Carl Barenbrug

Research + product design

lab

Digital Relationships

This is my response to Manu's article for the IndieWeb Carnival on digital relationships.


As someone who grew up in the 90s, I spent my formative years and much of my teenage years without a screen. I wasn't even much of a gamer as a kid. I would spend as much time as possible outside. Getting up to all kinds of shenanigans in my local village. I had a positive upbringing by most accounts, although I wouldn't say I had many strong relationships.

It wasn't until the Internet became mainstream and a tool to make global connections that I experienced many more interactions on a daily basis. Social interactions that would later evolve into meaningful digital relationships through shared interests that would eventually give me the opportunity to meet people face-to-face. One of those has been with Manu. From what started as a work collaboration has evolved into a friendship I value as much as any others I have built offline. Yet not every digital relationship needs to be met with a face for it to be meaningful.

Digital relationships are powerful. Some people discard them because they think they’re not at the same level as “real relationships” but I disagree. Digital relationships are their own thing. They have their own rules, and their own ways to be unique. And they can be as important as any other relationship.

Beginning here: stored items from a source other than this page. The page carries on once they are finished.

==> src/rtl/wb_pkg.sv <==
// Shared types and constants for the writeback arbiter slice.
package wb_pkg;

  localparam int unsigned QDEPTH_DEFAULT = 2;
  localparam int unsigned REG_AW         = 5;
  localparam int unsigned XLEN           = 32;
  localparam int unsigned NUM_REGS       = 32;

  typedef struct packed {
    logic [REG_AW-1:0] rd;
    logic [XLEN-1:0]   data;
  } wb_entry_t;

endpackage

==> src/rtl/wb_arbiter_if.sv <==
// Writeback bus: pipe/long-latency results, issue tracking, decode checks, regfile port.
interface wb_arbiter_if;
  import wb_pkg::*;

  logic              pipe_valid;
  logic [REG_AW-1:0] pipe_rd;
  logic [XLEN-1:0]   pipe_data;
  logic              mul_valid;
  logic              mul_ready;
  logic [REG_AW-1:0] mul_rd;
  logic [XLEN-1:0]   mul_data;
  logic              issue_valid;
  logic [REG_AW-1:0] issue_rd;
  logic [REG_AW-1:0] chk_a;
  logic [REG_AW-1:0] chk_b;
  logic              chk_a_pending;
  logic              chk_b_pending;
  logic              rf_load;
  logic [REG_AW-1:0] rf_dest;
  logic [XLEN-1:0]   rf_in;

  modport slave (
    input  pipe_valid, pipe_rd, pipe_data,
    input  mul_valid, mul_rd, mul_data,
    input  issue_valid, issue_rd, chk_a, chk_b,
    output mul_ready, chk_a_pending, chk_b_pending,
    output rf_load, rf_dest, rf_in
  );

  modport master (
    output pipe_valid, pipe_rd, pipe_data,
    output mul_valid, mul_rd, mul_data,
    output issue_valid, issue_rd, chk_a, chk_b,
    input  mul_ready, chk_a_pending, chk_b_pending,
    input  rf_load, rf_dest, rf_in
  );

endinterface

==> src/rtl/wb_fifo.sv <==
// Circular buffer of writeback entries; DEPTH must be a power of two so pointers wrap freely.
module wb_fifo
  import wb_pkg::*;
#(
  parameter int unsigned DEPTH = QDEPTH_DEFAULT
) (
  input  logic      clk,
  input  logic      rst,
  input  logic      push_i,
  input  wb_entry_t push_data_i,
  input  logic      pop_i,
  output wb_entry_t head_o,
  output logic      full_o,
  output logic      empty_o
);

  localparam int unsigned PW = (DEPTH > 1) ? $clog2(DEPTH) : 1;
  localparam int unsigned CW = $clog2(DEPTH + 1);

  wb_entry_t     mem_q [DEPTH];
  logic [PW-1:0] wr_ptr_q, wr_ptr_d;
  logic [PW-1:0] rd_ptr_q, rd_ptr_d;
  logic [CW-1:0] count_q, count_d;
  logic          push_ok, pop_ok;

  assign full_o  = (count_q == CW'(DEPTH));
  assign empty_o = (count_q == '0);
  assign head_o  = mem_q[rd_ptr_q];

  // Guard against overflow/underflow even if the caller misbehaves.
  assign push_ok = push_i & ~full_o;
  assign pop_ok  = pop_i & ~empty_o;

  always_comb begin
    wr_ptr_d = wr_ptr_q;
    rd_ptr_d = rd_ptr_q;
    count_d  = count_q;
    if (push_ok) wr_ptr_d = wr_ptr_q + PW'(1);
    if (pop_ok)  rd_ptr_d = rd_ptr_q + PW'(1);
    if (push_ok && !pop_ok)      count_d = count_q + CW'(1);
    else if (!push_ok && pop_ok) count_d = count_q - CW'(1);
  end

  always_ff @(posedge clk) begin
    if (rst) begin
      wr_ptr_q <= '0;
      rd_ptr_q <= '0;
      count_q  <= '0;
    end else begin
      wr_ptr_q <= wr_ptr_d;
      rd_ptr_q <= rd_ptr_d;
      count_q  <= count_d;
    end
  end

  always_ff @(posedge clk) begin
    if (push_ok) mem_q[wr_ptr_q] <= push_data_i;
  end

endmodule

==> src/rtl/wb_arbiter.sv <==
// Regfile write-port owner: pipe results win, queued long-latency results fill idle slots,
// and a pending scoreboard lets decode stall on registers still awaiting a long result.
module wb_arbiter
  import wb_pkg::*;
#(
  parameter int unsigned QDEPTH = QDEPTH_DEFAULT
) (
  input  logic         clk,
  input  logic         rst,
  wb_arbiter_if.slave  bus
);

  logic                q_full, q_empty, q_push, q_pop;
  logic                pipe_wr, mul_accept, retire;
  wb_entry_t           q_head, q_in;

  logic                rf_load_q, rf_load_d;
  logic                rf_from_q_q, rf_from_q_d;
  logic [REG_AW-1:0]   rf_dest_q, rf_dest_d;
  logic [XLEN-1:0]     rf_in_q, rf_in_d;
  logic [NUM_REGS-1:0] pending_q, pending_d;

  assign bus.mul_ready = ~q_full & ~rst;
  assign mul_accept    = bus.mul_valid & bus.mul_ready;
  // Results for x0 are handshaken but dropped.
  assign q_push        = mul_accept & (bus.mul_rd != '0);
  assign pipe_wr       = bus.pipe_valid & (bus.pipe_rd != '0);
  assign q_pop         = ~pipe_wr & ~q_empty;
  assign q_in          = '{rd: bus.mul_rd, data: bus.mul_data};

  wb_fifo #(.DEPTH(QDEPTH)) u_fifo (
    .clk         (clk),
    .rst         (rst),
    .push_i      (q_push),
    .push_data_i (q_in),
    .pop_i       (q_pop),
    .head_o      (q_head),
    .full_o      (q_full),
    .empty_o     (q_empty)
  );

  always_comb begin
    rf_load_d   = 1'b0;
    rf_from_q_d = 1'b0;
    rf_dest_d   = rf_dest_q;
    rf_in_d     = rf_in_q;
    if (pipe_wr) begin
      rf_load_d = 1'b1;
      rf_dest_d = bus.pipe_rd;
      rf_in_d   = bus.pipe_data;
    end else if (q_pop) begin
      rf_load_d   = 1'b1;
      rf_from_q_d = 1'b1;
      rf_dest_d   = q_head.rd;
      rf_in_d     = q_head.data;
    end
  end

  assign retire = rf_load_q & rf_from_q_q;

  // Clear on retire first so a same-cycle issue to that register re-arms it.
  always_comb begin
    pending_d = pending_q;
    if (retire) pending_d[rf_dest_q] = 1'b0;
    if (bus.issue_valid && (bus.issue_rd != '0)) pending_d[bus.issue_rd] = 1'b1;
    pending_d[0] = 1'b0;
  end

  always_ff @(posedge clk) begin
    if (rst) begin
      rf_load_q   <= 1'b0;
      rf_from_q_q <= 1'b0;
      rf_dest_q   <= '0;
      rf_in_q     <= '0;
      pending_q   <= '0;
    end else begin
      rf_load_q   <= rf_load_d;
      rf_from_q_q <= rf_from_q_d;
      rf_dest_q   <= rf_dest_d;
      rf_in_q     <= rf_in_d;
      pending_q   <= pending_d;
    end
  end

  // The retiring register reads as ready: the regfile write-through supplies it this cycle.
  assign bus.chk_a_pending = pending_q[bus.chk_a] & ~(retire & (rf_dest_q == bus.chk_a));
  assign bus.chk_b_pending = pending_q[bus.chk_b] & ~(retire & (rf_dest_q == bus.chk_b));

  assign bus.rf_load = rf_load_q;
  assign bus.rf_dest = rf_dest_q;
  assign bus.rf_in   = rf_in_q;

endmodule

==> src/flat_wrapper.sv <==
// flat-port wrapper written by rule: the top's interface ports become plain ports
module wb_arbiter_flat import wb_pkg::*;
#(
  parameter int unsigned QDEPTH = QDEPTH_DEFAULT
)
  (clk, rst, bus_pipe_valid, bus_pipe_rd, bus_pipe_data, bus_mul_valid, bus_mul_rd, bus_mul_data, bus_issue_valid, bus_issue_rd, bus_chk_a, bus_chk_b, bus_mul_ready, bus_chk_a_pending, bus_chk_b_pending, bus_rf_load, bus_rf_dest, bus_rf_in);
  wb_arbiter_if bus_i ();
  input  logic clk;
  input  logic rst;
  input wire logic [$bits(bus_i.pipe_valid)-1:0] bus_pipe_valid;
  input wire logic [$bits(bus_i.pipe_rd)-1:0] bus_pipe_rd;
  input wire logic [$bits(bus_i.pipe_data)-1:0] bus_pipe_data;
  input wire logic [$bits(bus_i.mul_valid)-1:0] bus_mul_valid;
  input wire logic [$bits(bus_i.mul_rd)-1:0] bus_mul_rd;
  input wire logic [$bits(bus_i.mul_data)-1:0] bus_mul_data;
  input wire logic [$bits(bus_i.issue_valid)-1:0] bus_issue_valid;
  input wire logic [$bits(bus_i.issue_rd)-1:0] bus_issue_rd;
  input wire logic [$bits(bus_i.chk_a)-1:0] bus_chk_a;
  input wire logic [$bits(bus_i.chk_b)-1:0] bus_chk_b;
  output wire logic [$bits(bus_i.mul_ready)-1:0] bus_mul_ready;
  output wire logic [$bits(bus_i.chk_a_pending)-1:0] bus_chk_a_pending;
  output wire logic [$bits(bus_i.chk_b_pending)-1:0] bus_chk_b_pending;
  output wire logic [$bits(bus_i.rf_load)-1:0] bus_rf_load;
  output wire logic [$bits(bus_i.rf_dest)-1:0] bus_rf_dest;
  output wire logic [$bits(bus_i.rf_in)-1:0] bus_rf_in;
  assign bus_i.pipe_valid = bus_pipe_valid;
  assign bus_i.pipe_rd = bus_pipe_rd;
  assign bus_i.pipe_data = bus_pipe_data;
  assign bus_i.mul_valid = bus_mul_valid;
  assign bus_i.mul_rd = bus_mul_rd;
  assign bus_i.mul_data = bus_mul_data;
  assign bus_i.issue_valid = bus_issue_valid;
  assign bus_i.issue_rd = bus_issue_rd;
  assign bus_i.chk_a = bus_chk_a;
  assign bus_i.chk_b = bus_chk_b;
  assign bus_mul_ready = bus_i.mul_ready;
  assign bus_chk_a_pending = bus_i.chk_a_pending;
  assign bus_chk_b_pending = bus_i.chk_b_pending;
  assign bus_rf_load = bus_i.rf_load;
  assign bus_rf_dest = bus_i.rf_dest;
  assign bus_rf_in = bus_i.rf_in;
  wb_arbiter #(.QDEPTH(QDEPTH)) u_core (.clk(clk), .rst(rst), .bus(bus_i));
endmodule
==> config.mk <==
export PLATFORM = sky130hd
export DESIGN_NAME = wb_arbiter_flat
export DESIGN_NICKNAME = d
export VERILOG_FILES = /design/src/rtl/wb_pkg.sv /design/src/rtl/wb_arbiter_if.sv /design/src/rtl/wb_fifo.sv /design/src/rtl/wb_arbiter.sv /design/src/flat_wrapper.sv
export SDC_FILE = /design/constraint.sdc
export NUM_CORES = 1
export LEC_CHECK = 0
export ABC_CLOCK_PERIOD_IN_PS = 3300
export CORE_ASPECT_RATIO = 2
export CORE_MARGIN = 3
export CORE_UTILIZATION = 30
export CTS_CLUSTER_SIZE = 24
export DETAILED_ROUTE_END_ITERATION = 7
export PLACE_DENSITY_LB_ADDON = 0.12
export SYNTH_ARGS = -nofsm -noshare
export SYNTH_HDL_FRONTEND = slang
export SYNTH_SLANG_ARGS = --single-unit
==> constraint.sdc <==
create_clock -name clk -period 3.3 [get_ports clk]
set_clock_uncertainty 0.1 [all_clocks]
set_input_delay 0.495 -clock clk [delete_from_list [all_inputs] [get_ports clk]]
set_output_delay 0.495 -clock clk [all_outputs]
set_load 0.02 [all_outputs]
==> key figures, run 1 <==
Run status
  • Status: finished clean

STA
  • Setup-violating endpoint count in the final report: 0
  • Tmin final: about 3.2 ns
  • Final period util: 97.6%
  • Max Clock Freq: 311 MHz
  • Pins over their slew limit: 0
  • Actual slew at the worst max-slew pin: between 0.9 and 1 ns
  • Post-route setup slack: 0.0801 ns
  • TNS Setup: 0 ns
  • Unrepaired setup endpoints after global routing: false
  • Slew HR: 37.2%
  • Fin. Hold Viols: 0
  • Hold WS: 0.402 ns

Setup path
  • Crit Path Class: in -> out
  • Crit path DAT: around 2.6 ns
  • Critical path endpoint category: output pin
  • Worst-path fanout max: 7
  • Critical Path Source Type: input port
  • Critical Path RT: 2.70 ns

Cells and area
  • Filler cells: 2086
  • Layout cell share with drive strength beyond 1: 9.18%
  • Nets: 802
  • Layout area overhead: 33.5%
  • Multi-input logic area: 2500 um^2
  • Finished Layout Cells: around 1000
  • FF+latch area: 3720 um^2
  • Post-route cell area: 8580 um^2

Logic synthesis
  • Top post-synthesis cells by area: edfxtp_1 35%, dfxtp_1 23%, mux2i_1 6.5%, a21oi_1 5.6%, mux4_2 5.6%
  • Yosys Warn Count: 0
  • Cells after Synth: 579
  • Post-Synthesis Cell Area: 6420 um^2
  • Post-synthesis sequential area ratio: 58.0%
  • Post-Syn Nets: 674
  • Asr flop ratio synth: 0%
  • Syn avg cell area: 11.1 um^2
  • Synth Flop Type: dfxtp_1
  • Yosys top cell by area: edfxtp_1
  • Yosys top cell area share: 34.6%
  • Number of flops mapped to enable cells by yosys: 74
  • Yosys cell types: 39
  • Flops & latches, synth: about 150

Global route
  • Initial antenna violation count: 1
  • Vias in the first global route: roughly 5300
  • Total global-route track usage: 16.4%
  • Total congestion overflow: 0
  • Largest net degree at the start of global routing: 76
  • First-pass GRT wire length: 28200 um

Route
  • WL/cell: between 15 and 20 um
  • Met1 WL: 6300 um
  • Met2 wire len: 10200 um
  • Vias per cell: slightly above 5
  • First drt pass iteration count: 4
  • DRT iter0 DRCs: between 200 and 250
  • Vias: about 5000
  • DRT antenna net count: 0
  • Total Wirelength: 18600 um
  • DRC errors left: 0
  • Top sig layer: met4
  • Routed wl met3: 924 um

Clocking
  • Clk sinks: 149
  • Clock latency on the worst-skew pair: 0.41 ns
  • H-tree Lvls: 4
  • Clock Tree Buf Depth: 2
  • Root Buffer: clkbuf_16
  • CTS tree: done
  • Reg clk slew, reported paths: 0.05 ns
  • CTS buffer count: 17

Run
  • Max-Cap Viols: 0

Die
  • Initial Util: slightly above 30%
  • I/O Pins: ~140
  • Area of the die: around 23000 um^2
  • Row cnt: 75
  • Die X: 109 um
  • Core area: approximately 21000 um^2
  • Die H: 213 um

Placed design
  • Placer Congestion: about 1.0
  • Placed Cells: about 960
  • Pre-CTS setup slack: -0.172 ns
  • Area post-placement: 8050 um^2
  • HPWL after detailed placement: 13600 um
  • IO Port Bufs: 134

Hold path
  • Hold WC Path Type: reg -> reg

Power
  • Pleak: 2.91 nW
  • VDD IR max: 0.392 mV
  • Pwr Density: 665 nW/um^2
-- cell usage after synthesis (3+ instances only) --
cell / count
nor3b_1: 4
nor3_1: 4
o21ai_0: 32
xor2_1: 8
buf_1: 5
and3b_1: 3
a21oi_1: 72
a211oi_1: 37
edfxtp_1: 74
buf_2: 6
nor2_1: 90
dfxtp_1: 75
nor2b_1: 3
clkbuf_1: 24
nand2_1: 44
buf_6: 4
mux2i_1: 42
nand3b_1: 4
xnor2_1: 5
mux4_2: 16
or3_1: 3
inv_1: 3
-- critical path: stages --
cell,delay [ns]
clkdlybuf4s50_1,0.47
buf_6,0.15
mux4_2,0.50
mux4_2,0.48
mux2i_1,0.16
nor2_1,0.05
dlygate4sd2_1,0.32
-- through the flow --
step | util, % | power [W]
after global routing | 40.8 | 0.00604
after detailed placement | 38.3 | 0.00403
after global placement | 38.3 | 0.00401
after CTS | 40.8 | 0.00580
after floorplan | - | 0.00341
final | 40.8 | 0.00570
-- power by group --
| group | total [W] | internal [W] | switching [W] |
|---|---|---|---|
| Sequential | 0.00235 | 0.00217 | 0.000181 |
| Combinational | 0.00163 | 0.000724 | 0.000902 |
| Clock | 0.00173 | 0.00102 | 0.000713 |
| Total | 0.00570 | 0.00391 | 0.00180 |
-- cells by family (layout without fill, tap and decap cells) --
kind of cell / Yosys count / count (layout) / synth area share, %
simple gates: 166 / 166 / 11.2
mux: 59 / 59 / 12.3
buf+inv: 44 / 184 / 3.23
xor+xnor: 13 / 13 / 1.77
compound gates: 147 / 147 / 13.3
flops: 149 / 149 / 58.0
fa+ha+maj: 1 / 1 / 0.195
other cells: 0 / 1 / 0
-- metal layers --
layer | vias up | track usage [%]
li1 | 2358 | -
met1 | 2360 | 15.7
met2 | 188 | 30.0
met3 | 66 | 3.57
met4 | 0 | 11.8
met5 | - | 0
-- what timing repair did --
action,in CTS,in global routing
setup buffers,0,0
resized for setup,1,3
hold buffers,0,0
endpoints found under the setup margin,1,2
-- registers in the layout (all words and copies together), names as in the netlist, named ones only --
register and flops:
u_core.bus.rf_dest 5, u_core.bus.rf_in 32, u_core.bus.rf_load 1, u_core.pending_q 31, u_core.rf_from_q_q 1, u_core.u_fifo.count_q 2, u_core.u_fifo.mem_q 74, u_core.u_fifo.rd_ptr_q 1
u_core.u_fifo.wr_ptr_q 1
-- cells in the final DEF, fill, tap and decap left out, types with 3 or more instances in the layout --
| cell type | count |
|---|---|
| clkdlybuf4s50_1 | 130 |
| nand2_1 | 44 |
| nor2_1 | 90 |
| dfxtp_1 | 74 |
| buf_4 | 14 |
| and3b_1 | 3 |
| mux2i_1 | 42 |
| o21ai_0 | 32 |
| clkbuf_16 | 17 |
| inv_1 | 3 |
| clkinv_1 | 4 |
| nand3b_1 | 4 |
| mux4_2 | 16 |
| nor3b_1 | 4 |
| or3_1 | 3 |
| a211oi_1 | 37 |
| clkinvlp_4 | 4 |
| xor2_1 | 8 |
| xnor2_1 | 5 |
| a21oi_1 | 72 |
| nor3_1 | 4 |
| clkinv_2 | 3 |
| edfxtp_1 | 74 |
-- worst paths after layout --
| check | from | endpoint | slack, ns | cells after the start |
|---|---|---|---|---|
| max reg2reg | u_core.u_fifo.count_q[0] | u_core.u_fifo.mem_q[1][34] | 0.96 | 4 |
| min | u_core.u_fifo.rd_ptr_q | register | 0.40 | 2 |
| min reg2reg | u_core.u_fifo.rd_ptr_q | register | 0.40 | 2 |
| max | bus_chk_b[0] | bus_chk_b_pending | 0.08 | 7 |
-- final cells by class --
cell class | instances | area share (%)
flip-flops and latches | 149 | 43.4
well taps | 269 | 3.92
clock inverters | 12 | 1.05
multi-input cells | 386 | 29.2
clock buffers | 19 | 5.05
repair buffers | 150 | 17.2
diodes | 1 | 0.0292
inverters | 3 | 0.131
(Power assumes the default switching activity.)
==> inputs of run 2 (changes only) <==
--- a/config.mk
+++ b/config.mk
@@ -11,6 +11,7 @@
 export CORE_UTILIZATION = 30
 export CTS_CLUSTER_SIZE = 24
 export DETAILED_ROUTE_END_ITERATION = 7
+export DONT_BUFFER_PORTS = 1
 export PLACE_DENSITY_LB_ADDON = 0.12
 export SYNTH_ARGS = -nofsm -noshare
 export SYNTH_HDL_FRONTEND = slang
==> key figures, run 2 (synthesis gave the netlist of run 1 again) <==
Die
  • I/O Pins: 135 (unchanged)
  • Initial Util: 30.6% (unchanged)
  • Row cnt: 75 (unchanged)
  • Core area: 21000 um^2 (unchanged)
  • Die X: 109 um (unchanged)
  • Area of the die: 23300 um^2 (unchanged)
  • Die H: 213 um (unchanged)

Setup path
  • Crit path DAT: 2.14 ns (was 2.62 ns)
  • Worst-path cell chain: xor2_1 -> nor3_1 -> nand3_1 -> nand2_1 -> a21oi_1 (was clkdlybuf4s50_1 -> buf_6 -> mux4_2 -> mux4_2 -> mux2i_1 -> nor2_1 -> dlygate4sd2_1)
  • Crit Path Class: reg -> out (was in -> out)
  • Worst-path fanout max: 12 (was 7)
  • Critical path endpoint category: output pin (unchanged)
  • Critical Path Source Type: register (was input port)
  • Slowest cell on crit path: dfxtp_1 (was mux4_2)
  • Cells on worst reg2reg path: 5 (was 4)
  • Reg2Reg Setup Slack: 0.93 ns (was 0.96 ns)
  • Crit-path leading delay family: flip-flops (was multiplexers)
  • Worst R2R Start: u_core.u_fifo.count_q[0] (unchanged)
  • Worst r2r dst: u_core.u_fifo.mem_q[1][0] (was u_core.u_fifo.mem_q[1][34])
  • Critical Path RT: 2.70 ns (about the same)
  • Buf+Inv Stages, Crit Path: 0 (was 3)
  • CP max stage delay: 0.82 ns (was 0.50 ns)

STA
  • Unrepaired setup endpoints after global routing: false (unchanged)
  • Fin. Hold Viols: 0 (unchanged)
  • Slew HR: 37.9% (was 37.2%)
  • Tmin final: 2.73 ns (was 3.22 ns)
  • TNS Setup: 0 ns (unchanged)
  • Pins over their slew limit: 0 (unchanged)
  • Final period util: 82.8% (was 97.6%)
  • Max Clock Freq: 366 MHz (was 311 MHz)
  • Setup-violating endpoint count in the final report: 0 (unchanged)
  • Actual slew at the worst max-slew pin: 0.932 ns (was 0.942 ns)

Power
  • Pleak: 2.37 nW (was 2.91 nW)
  • VDD IR max: 0.420 mV (was 0.392 mV)
  • Pwr Density: 775 nW/um^2 (was 665 nW/um^2)

Cells and area
  • Finished Layout Cells: 847 (was 989)
  • Antenna Cells: 0 (was 1)
  • Nets: 660 (was 802)
  • Max reg flops: 74 (unchanged)
  • Layout cell share with drive strength beyond 1: 10.4% (was 9.18%)
  • Largest Register: u_core.u_fifo.mem_q (unchanged)
  • Most frequent cells in the layout: 90 x nor2_1, 74 x dfxtp_1, 74 x edfxtp_1 (was 130 x clkdlybuf4s50_1, 90 x nor2_1, 74 x dfxtp_1, 74 x edfxtp_1, 72 x a21oi_1)
  • Commonest non-fill, non-tap cell in the layout: nor2_1 (was clkdlybuf4s50_1)
  • Layout area overhead: 12.8% (was 33.5%)

Hold path
  • Worst hold path depth: 1 (was 2)
  • Hold Path End: u_core.bus.rf_dest[0]
  • HP Start: rst (was u_core.u_fifo.rd_ptr_q)
  • Hold WC Path Type: in -> reg (was reg -> reg)

Clocking
  • Clock latency on the worst-skew pair: 0.42 ns (was 0.41 ns)
  • H-tree Lvls: 4 (unchanged)
  • Clock Tree Buf Depth: 2 (unchanged)
  • Setup Fix Bufs, Post-CTS: 0 (unchanged)
  • Post-CTS sizing: 0 (was 1)
  • Reg clk slew, reported paths: 0.07 ns (was 0.05 ns)
  • CTS buffer count: 17 (unchanged)
  • Root Buffer: clkbuf_16 (unchanged)
  • Clk sinks: 149 (unchanged)
  • CTS tree: done (unchanged)
  • Hold buffers post-CTS: 0 (unchanged)

Placed design
  • IO Port Bufs: 0 (was 134)
  • HPWL after detailed placement: 12200 um (was 13600 um)
  • Placer Congestion: 0.805 (was 1.01)
  • Placed Cells: 815 (was 957)

Global route
  • Largest net degree at the start of global routing: 77 (was 76)
  • Initial antenna violation count: 0 (was 1)
  • Total global-route track usage: 15.4% (was 16.4%)
  • Vias in the first global route: 4674 (was 5327)
  • Total congestion overflow: 0 (unchanged)
  • First-pass GRT wire length: 26100 um (was 28200 um)

Run
  • Max-Cap Viols: 0 (unchanged)

Route
  • Total Wirelength: 17400 um (was 18600 um)
  • Vias: 4469 (was 4972)
  • First drt pass iteration count: 5 (was 4)
  • DRC errors left: 0 (unchanged)
  • DRT iter0 DRCs: 225 (was 246)
  • WL/cell: 20.5 um (was 18.9 um)
  • DRT antenna net count: 0 (unchanged)
  • Vias per cell: 5.28 (was 5.03)

Run status
  • Status: finished clean (unchanged)
[run 2: changes by cell type in the layout (fill, tap and decap cells not counted), moves of 2 or more]
cell             delta
buf_4               -7
bufinv_16           +2
clkdlybuf4s50_1   -130
clkinv_4            +2
clkinvlp_4          -3
dlymetal6s2s_1      -2
inv_6               +2
[run 2: final cells by class]
type / count / area, um^2
timing repair buffer: 8 / 72.6
multi-input combinational: 386 / 2500
clock inverter: 13 / 154
clock buffer: 19 / 443
inverter: 3 / 11.3
tap: 269 / 337
fill: 2135 / 13800
sequential: 149 / 3720
[run 2: stage by stage]
step                instance area, um^2  total power [W]  setup WS [ns]  utilization (%)  hold WS (ns)
floorplan                          6430          0.00341          0.603                -         0.360
global placement                   6650          0.00369          0.860             31.6         0.379
detailed placement                 6650          0.00370          0.844             31.6         0.383
CTS                                7250          0.00571          0.548             34.5       0.00858
global route                       7250          0.00591          0.466             34.5        0.0117
finish                             7250          0.00562          0.569             34.5        0.0398
[run 2: power breakdown]
group	internal (W)	leakage (nW)	total, W	switching (W)
Combinational	0.000461	0.790	0.00114	0.000676
Clock	0.00121	0.290	0.00198	0.000779
Sequential	0.00217	1.29	0.00250	0.000327
Total	0.00384	2.37	0.00562	0.00178
[run 2: worst max path at each step]
stage,from,to,cells past startpoint
floorplan,rst,u_core.u_fifo.mem_q[0][0],3
global placement,bus_pipe_rd[0],u_core.u_fifo.count_q[1],6
detailed placement,bus_pipe_rd[0],u_core.u_fifo.count_q[1],6
CTS,u_core.bus.rf_dest[3],bus_chk_a_pending,5
global route,u_core.bus.rf_dest[3],bus_chk_a_pending,5
finish,u_core.bus.rf_dest[3],bus_chk_a_pending,5
[run 2: worst register-to-register path: cells and delay by family, from the launching register on]
family	cells	cell delay [ns]
and+or+nand+nor	1	0.79
DFF	1	0.46
AOI/OAI and AO/OA	2	0.38
buffers and inverters	2	0.24
[run 2: layer usage]
metal / up-vias / GRT usage (%) / wire length (um)
met5: - / 0 / 0
met4: 0 / 8.35 / 697
met3: 54 / 4.99 / 1160
met2: 163 / 28.0 / 9550
met1: 2171 / 14.9 / 5980
li1: 2081 / - / -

From the early days of IRC chat rooms, to discussion forums, to random blog-related emails, to working collaborations, I've met some wonderful people born out of digital interactions that would otherwise never have happened if not for the web. The digital relationships that I've formed over the past 20 years have literally taken me around the world, including Italy, France, Germany, the Netherlands, the US and even Hong Kong. It's wild reflecting on it now, but I wouldn't change a thing.

So what of the digital landscape and our connections today? It looks a lot different from the dial-up days of old. Some for the better. Some for the worse. Even how we work has changed significantly with the rise of remote working, which I'm grateful enough to experience today. All my working relationships were born digitally and it works incredibly well. I don't think I could operate as effectively in an alternative environment.

Today, digital relationships are probably more short-lived than ever before. Social media has its benefits, but it's also pretty toxic. It's a challenge to carve out genuine relationships because almost everything digital is built around the notion of speed and convenience. It's a struggle to slow the cadence of the web and our daily social interactions; to avoid becoming over-stimulated the second we wake up in the morning. And it's for this reason I find myself gravitating towards natural activities of the past—without a screen. Albeit with a slightly different landscape and a more focused mindset.

For all the appreciation I have for digital relationships, it's difficult to find the same level of stimulation and fulfilment you experience when in someone's physical presence. I think the key difference is context. Social interactions experienced face-to-face are not only in sync, but share the same space so we can appreciate the nuances of our communication, especially body language. This context apparently triggers the circuits in our brain that are responsible for regulating social homeostasis.

That said, I find it's important to find a balance of both forms of interaction. Ultimately, it boils down to the quality of each individual relationship and what impact a person has on me and I on them, not the means of how we communicate.